I have taken all kinds of allergy tests and in different countries; testing against all possible food, fragrances and unknown objects. However, not a single reason was determined as the actual cause of my allergic reactions. Fast forward after 15 years I had them again while I was pregnant, and I just did not know what to do. I was in my third trimester (already uncomfortable with my increasing body weight), had newly moved to Canada (did not have enough time to look for a home. Was staying at my husband’s business service apartment) and the terror was back. I was petrified that it might do something to the baby. However, everything was good and under control. The baby was born healthy and fine. Two and a half years later, I was doing the usual bed time routine with my daughter during the Christmas holidays when I realized the devil is revisiting me again. This time it was different, or rather I should say, I handled it differently.

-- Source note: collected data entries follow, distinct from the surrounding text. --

File: src/rtl/bitwise_unit_arbiter_pkg.sv
// Shared opcode constants and response-register state encoding for the
// two-requester bitwise unit arbiter.
package bitwise_unit_arbiter_pkg;

  localparam logic [1:0] OP_AND = 2'b00;
  localparam logic [1:0] OP_OR  = 2'b01;
  localparam logic [1:0] OP_NOT = 2'b10;
  localparam logic [1:0] OP_XOR = 2'b11;

  typedef enum logic {
    EMPTY = 1'b0,
    FULL  = 1'b1
  } state_t;

endpackage

File: src/rtl/bitwise_unit_arbiter_bitwise_logic_unit.sv
// Combinational bitwise logic unit: AND, OR, NOT a, XOR on WIDTH-bit operands.
// No carries cross bit positions, so the result is always exactly WIDTH bits.
module bitwise_logic_unit
  import bitwise_unit_arbiter_pkg::*;
#(
  parameter int WIDTH = 32
) (
  input  logic [1:0]       op,
  input  logic [WIDTH-1:0] a,
  input  logic [WIDTH-1:0] b,
  output logic [WIDTH-1:0] result
);

  logic [WIDTH-1:0] and_res;
  logic [WIDTH-1:0] or_res;
  logic [WIDTH-1:0] not_res;
  logic [WIDTH-1:0] xor_res;

  assign and_res = a & b;
  assign or_res  = a | b;
  assign not_res = ~a;
  assign xor_res = a ^ b;

  always_comb begin
    result = and_res;
    case (op)
      OP_AND:  result = and_res;
      OP_OR:   result = or_res;
      OP_NOT:  result = not_res;
      OP_XOR:  result = xor_res;
      default: result = and_res;
    endcase
  end

endmodule

File: src/rtl/bitwise_unit_arbiter.sv
// Two requesters share one bitwise logic unit through a round-robin arbiter;
// the result is held in a single response register with valid/ready output.
module bitwise_unit_arbiter
  import bitwise_unit_arbiter_pkg::*;
#(
  parameter int WIDTH = 32
) (
  input  logic             clock,
  input  logic             reset,
  input  logic             req0_valid,
  input  logic [1:0]       req0_op,
  input  logic [WIDTH-1:0] req0_a,
  input  logic [WIDTH-1:0] req0_b,
  output logic             req0_ready,
  input  logic             req1_valid,
  input  logic [1:0]       req1_op,
  input  logic [WIDTH-1:0] req1_a,
  input  logic [WIDTH-1:0] req1_b,
  output logic             req1_ready,
  output logic             rsp_valid,
  output logic             rsp_id,
  output logic [WIDTH-1:0] rsp_data,
  input  logic             rsp_ready
);

  state_t           state;
  state_t           state_next;
  logic             last_grant;
  logic             grant;
  logic             can_accept;
  logic             accept;
  logic [1:0]       sel_op;
  logic [WIDTH-1:0] sel_a;
  logic [WIDTH-1:0] sel_b;
  logic [WIDTH-1:0] alu_result;

  // Round-robin: on a tie the requester not served last time wins.
  always_comb begin
    grant = 1'b0;
    if (req0_valid && !req1_valid) begin
      grant = 1'b0;
    end else if (req1_valid && !req0_valid) begin
      grant = 1'b1;
    end else if (req0_valid && req1_valid) begin
      grant = ~last_grant;
    end
  end

  assign rsp_valid  = (state == FULL);
  assign can_accept = (state == EMPTY) || (rsp_valid && rsp_ready);

  // Readies are masked while reset is held so nothing transfers during reset.
  assign req0_ready = !reset && can_accept && req0_valid && !grant;
  assign req1_ready = !reset && can_accept && req1_valid &&  grant;
  assign accept     = req0_ready || req1_ready;

  assign sel_op = grant ? req1_op : req0_op;
  assign sel_a  = grant ? req1_a  : req0_a;
  assign sel_b  = grant ? req1_b  : req0_b;

  bitwise_logic_unit #(
    .WIDTH(WIDTH)
  ) u_logic (
    .op     (sel_op),
    .a      (sel_a),
    .b      (sel_b),
    .result (alu_result)
  );

  always_comb begin
    state_next = state;
    case (state)
      EMPTY: if (accept) state_next = FULL;
      FULL:  if (rsp_ready && !accept) state_next = EMPTY;
      default: state_next = EMPTY;
    endcase
  end

  always_ff @(posedge clock or posedge reset) begin
    if (reset) begin
      state      <= EMPTY;
      last_grant <= 1'b1;
      rsp_id     <= 1'b0;
      rsp_data   <= '0;
    end else begin
      state <= state_next;
      if (accept) begin
        last_grant <= grant;
        rsp_id     <= grant;
        rsp_data   <= alu_result;
      end
    end
  end

endmodule

File: config.mk
export PLATFORM = sky130hd
export DESIGN_NAME = bitwise_unit_arbiter
export DESIGN_NICKNAME = d
export VERILOG_FILES = /design/src/rtl/bitwise_unit_arbiter_pkg.sv /design/src/rtl/bitwise_unit_arbiter_bitwise_logic_unit.sv /design/src/rtl/bitwise_unit_arbiter.sv
export SDC_FILE = /design/constraint.sdc
export NUM_CORES = 1
export LEC_CHECK = 0
export BUFFER_PORTS_ARGS = -buffer_cell sky130_fd_sc_hd__buf_4
export CAP_MARGIN = 20
export CORE_UTILIZATION = 50
export DETAILED_ROUTE_END_ITERATION = 16
export HOLD_SLACK_MARGIN = 0.1
export PLACE_DENSITY = 0.83
export SYNTH_ARGS = -nofsm -noshare
export SYNTH_HDL_FRONTEND = slang
export SYNTH_HIERARCHICAL = 1
export SYNTH_SLANG_ARGS = --single-unit
export TNS_END_PERCENT = 100
File: constraint.sdc
create_clock -name clock -period 2.55 [get_ports clock]
set_input_delay 0 -clock clock [delete_from_list [all_inputs] [get_ports clock]]
set_output_delay 0 -clock clock [all_outputs]
set_load 0.02 [all_outputs]
# ---- Word-level counts from Yosys, hierarchy flattened
# Index checks and enable logic that the tools add are counted.
dict set report op_classes {
  reduce_logical 18
  magnitude_cmp 0
  muxes 10
  shifts 0
  eq_ne 3
  div 0
  mul 0
  addsub 0
  n_bitwise 6
}
# cell count
set ops {}
lappend ops {{one-hot mux 32 bit (4 select lines)} 1}
lappend ops {{2-to-1 mux 32 bit} 2}
lappend ops {{bitwise AND 32 bit} 1}
lappend ops {{NOT 32 bit} 1}
lappend ops {{OR 32 bit} 1}
lappend ops {{XOR 32 bit} 1}
lappend ops {{logical AND 1 bit} 10}
lappend ops {{logical NOT 1 bit} 5}
lappend ops {{2-to-1 mux 1 bit} 5}
lappend ops {{equality test 2 bit (second input constant)} 2}
lappend ops {{equality test 2 x 1 -> 1 bit (second input constant)} 1}
lappend ops {{logical NOT 2 bit} 1}
lappend ops {{logical OR 1 bit} 2}
lappend ops {{2-to-1 mux 2 bit} 1}
lappend ops {{NOT 1 bit} 2}
lappend ops {{one-hot mux 1 bit (2 select lines)} 1}
dict set report totals {
  wordCells 41
  latch_bits 0
  reg_bits 35
  in_bits 137
  n_memories 0
  mem_bits_rw 0
  rom_bits 0
}

# ---- Logic depth before layout (Yosys ltp)
dict set report logic_depth {
  ltp_word 11
  ltp_mapped 9
}

# ---- Cells and area by module
# Netlist, hierarchy kept.
# module seq_area_each_um2 n_inst cells_each area_per_inst_um2
set modules_own_cells {}
lappend modules_own_cells {bitwise_unit_arbiter 877.1 1 155 2173.3}
lappend modules_own_cells {bitwise_logic_unit 0.0 1 199 1975.6}

# ---- Worst setup path after synthesis
# Ideal clock, no wire load.
dict set report synth_timing {
  kind {register to register}
  from {register last_grant}
  to {register rsp_data[19]}
  period_less_slack_ns 2.297
  arrival_ns 2.172
  stages_incl_launch_ff 9
  slack_ns 0.253
  n_path_buf 2
  required_time_ns 2.425
  setup_ns 0.125
  path_cell_list {dfstp_2 a21boi_4 buf_6 buf_6 mux2_1 inv_1 ha_1 mux4_2 mux2_2}
}
dict set report synth_between {
  elab_chain_len 7
}
# element line
set synth_lines {}
lappend synth_lines {{from (decl)} bitwise_unit_arbiter.sv:28} ;# logic last_grant;
lappend synth_lines {{from (signal assigned)} bitwise_unit_arbiter.sv:88} ;# last_grant <= grant;
lappend synth_lines {{NOT 1 bit (*)} bitwise_unit_arbiter.sv:45} ;# grant = ~last_grant;
lappend synth_lines {{2-to-1 mux 1 bit (*)} bitwise_unit_arbiter.sv:44} ;# end else if (req0_valid && req1_valid) begin
lappend synth_lines {{2-to-1 mux 1 bit (*)} bitwise_unit_arbiter.sv:42} ;# end else if (req1_valid && !req0_valid) begin
lappend synth_lines {{2-to-1 mux 1 bit (*)} bitwise_unit_arbiter.sv:40} ;# if (req0_valid && !req1_valid) begin
lappend synth_lines {{2-to-1 mux 32 bit (*)} bitwise_unit_arbiter.sv:59} ;# assign sel_b = grant ? req1_b : req0_b;
lappend synth_lines {{net sel_b[19]} bitwise_unit_arbiter.sv:34} ;# logic [WIDTH-1:0] sel_b;
lappend synth_lines {{XOR 32 bit (tied with other cells)} bitwise_unit_arbiter_bitwise_logic_unit.sv:22} ;# assign xor_res = a ^ b;
lappend synth_lines {{one-hot mux 32 bit (4 select lines) (*)} bitwise_unit_arbiter_bitwise_logic_unit.sv:26} ;# case (op)
lappend synth_lines {{net alu_result[19]} bitwise_unit_arbiter.sv:35} ;# logic [WIDTH-1:0] alu_result;
lappend synth_lines {{to (signal assigned)} bitwise_unit_arbiter.sv:90} ;# rsp_data <= alu_result;
lappend synth_lines {{to (decl)} bitwise_unit_arbiter.sv:22} ;# output logic [WIDTH-1:0] rsp_data,
# Mark *: on every way through the listed nets, which the timed path passes. The rest lies on a longest branch.
# A chain may end at the register's enable or synchronous reset.

# ---- Worst setup path after layout
dict set report layout_timing {
  from {input req0_valid}
  to {register rsp_data[30]}
}
dict set report layout_between {
  elab_chain_len 7
}
# element line
set layout_lines {}
lappend layout_lines {{from (decl)} bitwise_unit_arbiter.sv:10} ;# input logic req0_valid,
lappend layout_lines {{logical AND 1 bit / logical NOT 1 bit (equally long branches)} {bitwise_unit_arbiter.sv:44, bitwise_unit_arbiter.sv:42}}
lappend layout_lines {{2-to-1 mux 1 bit / logical AND 1 bit (equally long branches)} {bitwise_unit_arbiter.sv:44, bitwise_unit_arbiter.sv:42}}
lappend layout_lines {{2-to-1 mux 1 bit} bitwise_unit_arbiter.sv:42}
lappend layout_lines {{2-to-1 mux 1 bit (*)} bitwise_unit_arbiter.sv:40}
lappend layout_lines {{2-to-1 mux 32 bit (*)} bitwise_unit_arbiter.sv:58} ;# assign sel_a = grant ? req1_a : req0_a;
lappend layout_lines {{net sel_a[30]} bitwise_unit_arbiter.sv:33} ;# logic [WIDTH-1:0] sel_a;
lappend layout_lines {{XOR 32 bit (tied with other cells)} bitwise_unit_arbiter_bitwise_logic_unit.sv:22}
lappend layout_lines {{one-hot mux 32 bit (4 select lines) (*)} bitwise_unit_arbiter_bitwise_logic_unit.sv:26}
lappend layout_lines {{net alu_result[30]} bitwise_unit_arbiter.sv:35}
# Marked as above.

==> summary.md <==
| Metric | Value |
|---|---|
| First-pass GRT wire length | `15550 um` |
| DP HPWL | `7380 um` |
| Area of the multi-input gates | `0.002725 mm^2` |
| Post-route setup TNS | `0 ns` |
| Critical-path cell list | `dlygate4sd3_1, buf_4, a21boi_4, buf_12, mux2_2, inv_1, ha_1, mux4_2, mux2_2` |
| Multiplexer share of the synthesized area | `44.15%` |
| Most used cell, CP | `mux2_2` |
| H-tree Lvls | `2` |
| Critical path's slowest cell | `dlygate4sd3_1` |
| Port buffer count | `172` |
| Tmin final | `2.443 ns` |
| Sw frac | `36.41%` |
| DR pass1 iterations | `4` |
| CP endpoint kind | `flop` |
| Seq pwr share | `29.2%` |
| Final #Nets | `730` |
| Fillers | `581` |
| Routed Antenna Nets | `0` |
| Die Width | `93.10 um` |
| Synth Area in Adders | `19.30%` |
| Die Ht | `93.10 um` |
| Pint | `1886 uW` |
| Final WL | `9312 um` |
| FFs w/ async S/R, synth | `100.0%` |
| Final setup violating endpoints | `0` |
| Clock Latency Late Sink | `0.29 ns` |
| Max clock buf depth | `2` |
| Post-Syn Area | `0.004149 mm^2` |
| Share of Yosys cell area claimed by the top area cell type | `26.06%` |
| Status | `finished, final reports clean` |
| Drt wl/cell | `14.73 um` |
| Site row count | `32` |
| Synth area leader | `mux2_2` |
| Fin Hold WS | `0.2127 ns` |
| Total net switching power | `1080 uW` |
| Synth Register Bits | `35` |
| Xor and xnor area share after synthesis | `0%` |
| Vias in the first global route | `3599` |
| Synth cell types | `23` |
| Largest net degree at the start of global routing | `40` |
| CP Max Fanout | `28` |
| Compound-Gate Fraction of Synth Area | `1.357%` |
| MaxCap Viol Count | `0` |
| RSZ-0062 raised after global routing | `no` |
| Gate power share | `57.4%` |
| Synthesized area per cell | `11.72 um^2` |
| TritonCTS buffer count | `5` |
| Initial antenna violation count | `0` |
| Slew HR | `66.16%` |
| IO Pins | `173` |
| Syn nets | `555` |
| Hold Violations, Final | `0` |
| FF/Latch Area | `877.1 um^2` |
| Ys flop type | `dfrtp_1` |
| CP Launch Type | `input port` |
| Worst EP required | `2.72 ns` |
| Clock power frac | `13.4%` |
| Top-count cell post-synth | `inv_1` |
| Main combinational cell family by area after synthesis | `multiplexers` |
| Root buffer cell | `clkbuf_8` |
| Core area | `0.007888 mm^2` |
| Clk_skew | `0.009409 ns` |
| Yosys warns | `6` |
| Static Leakage | `0.002926 uW` |
| Die area | `0.008667 mm^2` |
| Peak supply drop | `0.2394 mV` |
| Post-synth EDFFs | `0` |
| Proportion of layout cells with a drive suffix above 1 | `59.06%` |
| Simple-Gate Fraction of Synth Area | `0.7841%` |
| Initial Util | `52.60%` |
| Max incr delay on CP | `0.54 ns` |
| GR Overflow Total | `0` |
| P&R area growth vs syn | `35.65%` |
| Power Density | `527.1 mW/mm^2` |
| Vias per cell | `5.141` |
| Final Wtd Congestion | `0.8310` |
| HP Class | `in2reg` |
| Worst-Margin Slew | `0.5076 ns` |
| Sequential area share after synthesis | `21.14%` |
| Post-route clock period utilization | `95.80%` |
| Top cells by area, synth | `mux2_2 26%, dfrtp_1 21%, ha_1 19%` |
| GRT Util Overall | `22.81%` |
| Initial drt markers | `72` |
| Via count | `3249` |
| Clock slew at reported path FFs | `0.06 ns` |
| Worst Path Arrival | `2.61 ns` |
| Crit Path Category | `in2reg` |
| Mapped Cells | `354` |
| Ant diodes | `0` |
| TritonCTS sink count | `35` |
| Postcts setup bufs | `0` |
| DRC errors left | `0` |
| Most common library cells after synthesis | `97 x inv_1, 96 x mux2_2, 64 x ha_1` |
| CTS tree | `yes` |
| Slew Limit Fails | `0` |
| Max Fclk | `0.4093 GHz` |
[flip-flops by register name, summed over array words and instances, names as in the netlist]
| signal | cells |
|---|---|
| rsp_data | 32 |
| last_grant | 1 |
| rsp_id | 1 |
| rsp_valid | 1 |
[worst max-delay path: cells and delay by family]
kind                     cells  cell delay (ns)
buffers and inverters        4             1.02
adder cells (fa/ha/maj)      1             0.23
AO/OA/AOI/OAI                1             0.25
multiplexers                 3             1.10
[power groups by stage]
stage / registers (uW) / logic (uW) / clock network, uW
5_1_grt: 890 / 1850 / 432
3_5_place_dp: 878 / 1700 / 0
3_3_place_gp: 866 / 1620 / 0
6_report: 866 / 1700 / 397
2_1_floorplan: 1100 / 832 / 0
4_1_cts: 867 / 1720 / 409
[layout make-up]
cell class	count	area share, %
inverter	97	6.470
timing repair buffer	185	25.83
sequential	35	15.58
tap	102	2.268
clock buffer	8	1.423
multi-input combinational	205	48.42
[path summary, 6_finish.rpt]
check,from,to,slack [ns],depth (start not counted)
min in group asynchronous,reset,rsp_data[16]$_DFFE_PP0P_,0.43,4
setup / recovery,req0_valid,rsp_data[30]$_DFFE_PP0P_,0.11,9
hold / removal,rsp_ready,rsp_id$_DFFE_PP0P_,0.21,4
hold reg to reg,rsp_id$_DFFE_PP0P_,rsp_id$_DFFE_PP0P_,0.49,1
setup reg to reg,last_grant$_DFFE_PP1P_,rsp_data[30]$_DFFE_PP0P_,0.12,7
max in group asynchronous,reset,last_grant$_DFFE_PP1P_,1.75,4
[stage by stage]
| stage | setup slack [ns] | std cells | power [uW] | instance area (um^2) | utilization [%] |
|---|---|---|---|---|---|
| 5_1_grt | 0.02769 | 632 | 3170 | 5628 | 71.35 |
| 3_3_place_gp | 0.1341 | 618 | 2491 | 5484 | 69.53 |
| 3_5_place_dp | 0.08593 | 618 | 2581 | 5484 | 69.53 |
| 2_1_floorplan | 0.2530 | 354 | 1932 | 4149 | - |
| 4_1_cts | 0.07997 | 632 | 2996 | 5624 | 71.30 |
| 6_report | 0.1070 | 632 | 2966 | 5628 | 71.35 |
[cell families (layout without fill, tap and decap cells)]
family | count (synthesis) | count (layout)
buffers and inverters | 114 | 290
DFF | 35 | 35
adders and majority gates | 64 | 64
muxes | 130 | 130
and+or+nand+nor | 5 | 5
AOI/OAI and AO/OA | 6 | 6
[cell usage in the layout (no fill, tap or decap)]
cell	n
buf_12	4
a41oi_1	1
clkinv_1	1
mux2_2	95
dfstp_2	1
nand3_1	1
mux4_2	30
dlygate4sd3_1	6
ha_1	64
a21o_1	1
mux2_1	2
inv_1	96
a31oi_1	1
dfrtp_1	34
buf_4	175
clkbuf_8	5
o21ai_0	1
clkbuf_1	3
a21boi_4	1
nor2_1	2
mux4_1	2
o211a_1	1
mux2_4	1
nand2b_4	1
and3_1	1
[what timing repair did]
item / 4_1_cts / 5_1_grt
hold buffers: 6 / 0
setup endpoints to repair: 0 / 25
hold endpoints to repair: 37 / 0
gates resized for setup: 0 / 1
[per-layer routing]
| layer | global-route usage, % | part of all wire [%] |
|---|---|---|
| met2 | 45.28 | 55 |
| met4 | 7.564 | 2.5 |
| met5 | 0 | 0 |
| met3 | 4.309 | 5.1 |
| met1 | 23.61 | 37 |
Note: power is estimated with default switching activity, not from simulation.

  • It is Temporary” is what I said to myself – The very first thing an average human mind seeks during is anxiety is assurance. In my case the assurance was the reactions will go away. I am not saying this approach makes things easier or less painful, but for sure provides a direction to relief. For me, it helped to be on track and also focus on the next steps.
  • Feel them instead of staring – The visuals were the only psychological trigger for me that would pause my ability to think. The first thing I did every time was look in the mirror and be self-critical and over judgmental; a harm which we woman often do to ourselves when in reality, people hardly notice ‘hardly matters’ shortcomings. So, this time when those bumps again broke out, I did not look in the mirror. I did not used to turn the lights on at night when I got up to pee. It gave me strength. I touched them, they were there, like any other objects in the dark. I went back and slept without allowing myself to mess with my mind.
  • Discuss with people who have been through a similar experience – I was not the only one. When I spoke to others about my experiences, other stories surfaced. Helpful facts and tips were shared. From hearing those I realized, we can always do things differently in our lives.
  • Be organized and plan better – Knowing our own body is important. Though there has been no particular substance I was allergic towards, but I remember indulging into too many deli meats and sugary items during the Christmas month just to honor the holiday season. (Naah!…actually to satiate my own desire) The quantity was not usual. I stopped doing that.
  • Take Pictures and monitor change – From the point when I dreaded looking at them, I started taking pictures, not only to explain the irritation to the doctor but also to monitor the change. I did this every 12 hour. It gave me a sense of progress and a better control of the situation.
  • Take actions – As this was nothing new to me, I knew what to do. I took antihistamine right away. When I got the itching sensation at work, I would go to the toilet and scratch myself everywhere till the point of satisfaction. It was not possible to take the medicine before or during work hours as it made me slightly dizzy. Bathing in super warm (as much as your skin can take) water also helped.

Life is full of unexpected bumps. I am sure I will be having these reactions again in the future, but this experience has taught me ways to deal with it. I learnt anxiety and stress will continue to come into my life in different forms but I can only overcome them and not let it into my space (something for which I work so hard) by having my mind organized.